Shivers and Wants

She told us that “it may be time for some goodbyes—some important part of [our]selves may have to be left behind in 2017 or perhaps there is cause for a pruning of old, dead weight to make way for new growth and opportunities which lie ahead. Very few of us can say goodbye without regret or some measure of pain…” Kerry is quite correct, methinks. So, when she asked for poems that fed on these ideas, I wrote a tanka (inspired by a story I’m working on):
.

“Shivers and Wants” 

When your voice is on my spine, logic becomes a storm of shivers and wants. But storms aren’t a good home for love. And lust feeds no one forever.

I’ll ready my heart
for winter, I’ll cleanse my mind—
thinking of you hurts.
My pen still scribbles your name,
but we’ll learn to write goodbye.

.
– Linked to the Imaginary Garden with Real Toads, Hedgewitch’s Friday 55, and Poets United.

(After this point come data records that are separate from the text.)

[src/design/assert_macros.svh]
// Assertion macros shared by the tokenizer RTL.
`ifndef ASSERT_MACROS_SVH
`define ASSERT_MACROS_SVH
`ifndef NO_ASSERTIONS
`define ASSERT_IMPL(label, clk, rst_n, prop) \
  label: assert property (@(posedge clk) disable iff (!rst_n) (prop)) \
    else $error("assertion failed");
`define ASSERT_NEVER(label, clk, rst_n, cond) \
  label: assert property (@(posedge clk) disable iff (!rst_n) !(cond)) \
    else $error("forbidden condition");
`else
`define ASSERT_IMPL(label, clk, rst_n, prop)
`define ASSERT_NEVER(label, clk, rst_n, cond)
`endif
`endif

[src/design/sqt_pkg.sv]
package sqt_pkg;

  localparam int unsigned MaxSourceBytes = 1048576;
  localparam int unsigned KeywordMaxChars = 7;
  localparam int unsigned NumKeywords = 21;
  localparam int unsigned MaxRecs = 4;
  localparam logic [20:0] CntMax = 21'h1FFFFF;

  typedef enum logic [4:0] {
    K_EOF = 5'd0, K_IDENT = 5'd1, K_KW = 5'd2, K_INT = 5'd3, K_FLOAT = 5'd4,
    K_STR = 5'd5, K_LPAREN = 5'd6, K_RPAREN = 5'd7, K_COMMA = 5'd8,
    K_SEMI = 5'd9, K_STAR = 5'd10, K_DOT = 5'd11, K_EQ = 5'd12, K_LT = 5'd13,
    K_LE = 5'd14, K_NE = 5'd15, K_GT = 5'd16, K_GE = 5'd17, K_UNK = 5'd18
  } kind_e;

  typedef struct packed {
    logic [7:0] byte_value;
    logic       byte_valid;
    logic       end_of_source;
  } in_item_t;

  typedef struct packed {
    logic [4:0]  token_kind;
    logic [4:0]  keyword_id;
    logic [19:0] start_offset;
    logic [20:0] token_length;
    logic [20:0] start_line;
    logic [20:0] start_column;
    logic        last_of_run;
  } rec_t;

  // One bundle of up to four records caused by one input transaction.
  typedef struct packed {
    logic [2:0]           count;
    rec_t [MaxRecs-1:0]   recs;
  } bundle_t;

  // Keyword id of a lowercased word of length len (0 when none).
  function automatic logic [4:0] keyword_lookup(input logic [55:0] w, input logic [2:0] len);
    logic [4:0] id;
    id = 5'd0;
    unique case (len)
      3'd2: begin
        if (w[15:0] == {"s", "a"}) id = 5'd2;
        else if (w[15:0] == {"f", "i"}) id = 5'd8;
        else if (w[15:0] == {"r", "o"}) id = 5'd14;
      end
      3'd3: begin
        if (w[23:0] == {"d", "n", "a"}) id = 5'd1;
        else if (w[23:0] == {"y", "e", "k"}) id = 5'd11;
        else if (w[23:0] == {"t", "o", "n"}) id = 5'd12;
      end
      3'd4: begin
        if (w[31:0] == {"m", "o", "r", "f"}) id = 5'd7;
        else if (w[31:0] == {"o", "t", "n", "i"}) id = 5'd10;
        else if (w[31:0] == {"l", "l", "u", "n"}) id = 5'd13;
        else if (w[31:0] == {"e", "u", "r", "t"}) id = 5'd18;
      end
      3'd5: begin
        if (w[39:0] == {"e", "s", "l", "a", "f"}) id = 5'd6;
        else if (w[39:0] == {"e", "l", "b", "a", "t"}) id = 5'd17;
        else if (w[39:0] == {"e", "r", "e", "h", "w"}) id = 5'd21;
      end
      3'd6: begin
        if (w[47:0] == {"e", "t", "a", "e", "r", "c"}) id = 5'd3;
        else if (w[47:0] == {"s", "t", "s", "i", "x", "e"}) id = 5'd5;
        else if (w[47:0] == {"t", "r", "e", "s", "n", "i"}) id = 5'd9;
        else if (w[47:0] == {"t", "c", "e", "l", "e", "s"}) id = 5'd16;
        else if (w[47:0] == {"e", "u", "q", "i", "n", "u"}) id = 5'd19;
        else if (w[47:0] == {"s", "e", "u", "l", "a", "v"}) id = 5'd20;
      end
      3'd7: begin
        if (w == {"t", "l", "u", "a", "f", "e", "d"}) id = 5'd4;
        else if (w == {"y", "r", "a", "m", "i", "r", "p"}) id = 5'd15;
      end
      default: id = 5'd0;
    endcase
    return id;
  endfunction

endpackage

[src/design/sqt_back.sv]
// Back: serialize a bundle into single record transactions.
module sqt_back (
  input  logic             clk_i,
  input  logic             rst_ni,
  input  logic             empty_i,
  input  sqt_pkg::bundle_t head_i,
  output logic             pop_o,
  output logic             out_valid_o,
  input  logic             out_ready_i,
  output sqt_pkg::rec_t    out_rec_o
);
  logic [1:0] idx_q;
  logic fire, last;

  assign out_valid_o = !empty_i;
  assign out_rec_o = head_i.recs[idx_q];
  assign fire = out_valid_o && out_ready_i;
  assign last = (3'(idx_q) + 3'd1) == head_i.count;
  assign pop_o = fire && last;

  always_ff @(posedge clk_i or negedge rst_ni) begin
    if (!rst_ni) idx_q <= '0;
    else if (fire) idx_q <= last ? 2'd0 : idx_q + 2'd1;
  end
endmodule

67 thoughts on “Shivers and Wants

  1. Lust can make dupes of us all. Who doesn’t know someone who has made some silly decision or another when under its throes? Fortunately, it seems the protagonist is aware of the strength of this affliction and has strength enough inside herself to know when it’s time to move on.

  2. Magaly, I don’t think you know how often your words have touched me at just the right time – you write what I need to read. These brief lines hold a world of wisdom. Thank you for sharing your message, and your artistic presentation of words.

  3. I felty these words in my backbone, Magaly: ‘When your voice is on my spine, logic becomes a storm of shivers and wants’.
    I love the resolve in ‘I’ll ready my heart
    for winter, I’ll cleanse my mind’
    and feel the pain in
    ‘My pen still scribbles your name,
    but we’ll learn to write goodbye’.
    Tears are prickling…

  4. O Magaly! That first line–and I say this very seldom–is one I wish I could have written, and the remainder is so bittersweet and true, chewed to the bones of love. So many goodbyes, yet the things we really wish would leave haunt us anyway…an amazing, lucid, feeling 55, which could not possibly kick more ass, on any day of the week.

  5. The non-lasting of lust is perfect… it’s like burning, it cannot go on forever… the ties to the winter is marvelous.

  6. Lust is perhaps the strongest and most dangerous emotion there is, for it messes with the head and preys most heartily upon the unconscious heart. I love the tenderness of those last lines, because there is hidden resolve and strength in her learning to write goodbye. Beautifully penned.

    • Thanks so much, Sanaa. And I’m right with you. Lust and infatuation can be killers for all involved. Love might not be too patient or completely unselfish, but lust is always in search of satisfaction, and most often willing to do whatever it takes in order to get what it wants. Dangerous, indeed.

  7. thinking of you hurts.
    My pen still scribbles your name,
    but we’ll learn to write goodbye

    When things appear to be ending, it is best to fade away from each other as friends!

    Hank

  8. Goodbyes can be the birth to many new wonders! Magaly, I have done such growth, I can’t even explain the place I am at now. I look at things in such a different matter. We all have our paths to walk. I can honestly say, that I think everything is here to help us, even if there is pain. Regret no, I wouldn’t want anyone to regret anything. Everything in our lives, put us to the next step. We have to shine and put love forth, starting with ourselves first!
    Your writing is beautiful in every way!!!
    Sending you much Love! Big Hugs 🙂

    • Whenever someone tells me what I would tell to my younger self, if I had a chance, I always say the same thing: “Enjoy now. Tomorrow will be all right.” I would probably also tell myself something to help me win the lottery, but “Things will be fine” will probably go on the top of my list.